10:00 PM PDT on Wednesday, July 9, 2008

By IMRAN GHORI
The Press-Enterprise

A senior U.S. Immigration and Customs Enforcement attorney and his wife were charged with bribery Wednesday and accused of accepting thousands of dollars from undocumented immigrants seeking falsified residency papers.

Constantine Peter Kallas, 38, and his wife, Maria Gabriela Kallas, 39, both of Rancho Cucamonga, were arrested June 26 at the San Manuel Indian Bingo and Casino near Highland where they accepted a $20,000 bribe from an undercover government informant who had asked for documentation to stay in the United States, according to a court affidavit.

The couple were indicted by a federal grand jury in U.S. District Court in Riverside on charges of bribery and aiding and abetting, said Raymond Aghaian, an assistant U.S. attorney. They will return to court Monday for preliminary hearings. Bail was set at $500,000 for Constantine Kallas and $200,000 for Maria Kallas.

The charges carry penalties of up to 15 years in prison, Aghaian said.

The Kallases and their attorneys could not be reached for comment Wednesday.

Constantine Kallas is accused of using his position as an assistant chief counsel at Immigration and Customs Enforcement to provide undocumented immigrants with papers allowing them to work legally in the United States. Kallas has been employed with the agency since June 1998 but has been on medical leave since January 2007.

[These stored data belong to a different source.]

File: src/rtl/ibex_multdiv_timing_ctrl.sv
// Sequencing controller in front of the shared ibex multiplier/divider datapath.
// In data-independent timing mode it pads every result to a fixed per-class latency.
module ibex_multdiv_timing_ctrl #(
  parameter int unsigned MulCycles = 3,
  parameter int unsigned DivCycles = 37
) (
  input  logic        clk_i,
  input  logic        rst_ni,
  input  logic        req_valid_i,
  output logic        req_ready_o,
  input  logic [1:0]  req_op_i,
  input  logic        data_ind_timing_i,
  input  logic        kill_i,
  output logic        md_en_o,
  output logic        md_ready_o,
  input  logic        md_valid_i,
  input  logic [31:0] md_result_i,
  output logic        result_valid_o,
  input  logic        result_ready_i,
  output logic [31:0] result_o,
  output logic        busy_o,
  output logic        overrun_o
);

  typedef enum logic [1:0] {
    MD_OP_MULL = 2'b00,
    MD_OP_MULH = 2'b01,
    MD_OP_DIV  = 2'b10,
    MD_OP_REM  = 2'b11
  } md_op_e;

  typedef enum logic [1:0] {
    IDLE = 2'b00,
    RUN  = 2'b01,
    HOLD = 2'b10,
    RESP = 2'b11
  } state_e;

  localparam logic [5:0] MulTarget = 6'(MulCycles);
  localparam logic [5:0] DivTarget = 6'(DivCycles);
  localparam logic [5:0] CntMax    = 6'd63;

  state_e      state_q, state_d;
  logic [5:0]  cnt_q, cnt_d;
  logic [5:0]  target_q, target_d;
  logic        dit_q, dit_d;
  logic [31:0] result_q, result_d;
  logic        overrun_q, overrun_d;

  md_op_e      op;
  logic        accept;
  logic [5:0]  cnt_inc;

  assign op          = md_op_e'(req_op_i);
  assign req_ready_o = (state_q == IDLE) && !kill_i;
  assign accept      = req_valid_i && req_ready_o;
  assign cnt_inc     = (cnt_q == CntMax) ? cnt_q : cnt_q + 6'd1;

  assign md_en_o        = (state_q == RUN);
  assign md_ready_o     = (state_q == RUN) && md_valid_i && !kill_i;
  assign result_valid_o = (state_q == RESP);
  assign busy_o         = (state_q != IDLE);
  assign result_o       = result_q;
  assign overrun_o      = overrun_q;

  // kill_i overrides every state; result and overrun flag survive it.
  always_comb begin
    state_d   = state_q;
    cnt_d     = cnt_q;
    target_d  = target_q;
    dit_d     = dit_q;
    result_d  = result_q;
    overrun_d = overrun_q;

    if (kill_i) begin
      state_d = IDLE;
    end else begin
      case (state_q)
        IDLE: begin
          if (accept) begin
            state_d  = RUN;
            cnt_d    = 6'd1;
            target_d = (op == MD_OP_DIV || op == MD_OP_REM) ? DivTarget : MulTarget;
            dit_d    = data_ind_timing_i;
          end
        end
        RUN: begin
          cnt_d = cnt_inc;
          if (md_valid_i) begin
            result_d = md_result_i;
            if (dit_q && (cnt_q < target_q)) begin
              state_d = HOLD;
            end else begin
              state_d = RESP;
              if (dit_q && (cnt_q > target_q)) begin
                overrun_d = 1'b1;
              end
            end
          end else if (dit_q && (cnt_q == CntMax)) begin
            overrun_d = 1'b1;
          end
        end
        HOLD: begin
          cnt_d = cnt_inc;
          if (cnt_q >= target_q) begin
            state_d = RESP;
          end
        end
        RESP: begin
          if (result_ready_i) begin
            state_d = IDLE;
          end
        end
        default: state_d = IDLE;
      endcase
    end
  end

  always_ff @(posedge clk_i or negedge rst_ni) begin
    if (!rst_ni) begin
      state_q   <= IDLE;
      cnt_q     <= 6'd0;
      target_q  <= 6'd0;
      dit_q     <= 1'b0;
      result_q  <= 32'd0;
      overrun_q <= 1'b0;
    end else begin
      state_q   <= state_d;
      cnt_q     <= cnt_d;
      target_q  <= target_d;
      dit_q     <= dit_d;
      result_q  <= result_d;
      overrun_q <= overrun_d;
    end
  end

endmodule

The 73-page court affidavit by Lawrence Owen, a senior special agent with the Department of Homeland Security, lays out the investigation that led to the couple's arrest.

Since 2000, the couple deposited $950,000 in multiple bank accounts, not including Kallas' government salary, the document states. The investigation found that the couple provided about 45 illegal immigrants and two legal permanent residents help in obtaining immigration documents, charging as much as $20,000, the affidavit states.

The couple used two shell companies to file falsified Department of Labor forms and immigration petitions, according to the affidavit. Employers can sponsor immigrants to work permanently in the U.S. by requesting such work certificates.

The petitions claimed that the applicants were hired for high-level positions such as human resource managers, engineers or analysts -- skills that none of the applicants were trained for, the affidavit states.

One of the companies listed East Stockton, Ill., as its address and claimed to employ 100 people. Maria Kallas was described as president of that company while the other company named her mother, A. Fisco, of Rancho Cucamonga, who is under investigation and has not been charged, as its head.

A man who says he worked for the Kallases as a recruiter and is now a government witness told investigators he acted as a middleman for the couple, seeking out undocumented immigrants as clients and delivering fees to them, the affidavit states.

Constantine Kallas came under investigation after one of his clients contacted the Los Angeles office where he worked in January 2007, claiming that she paid him large sums of money but he failed to deliver.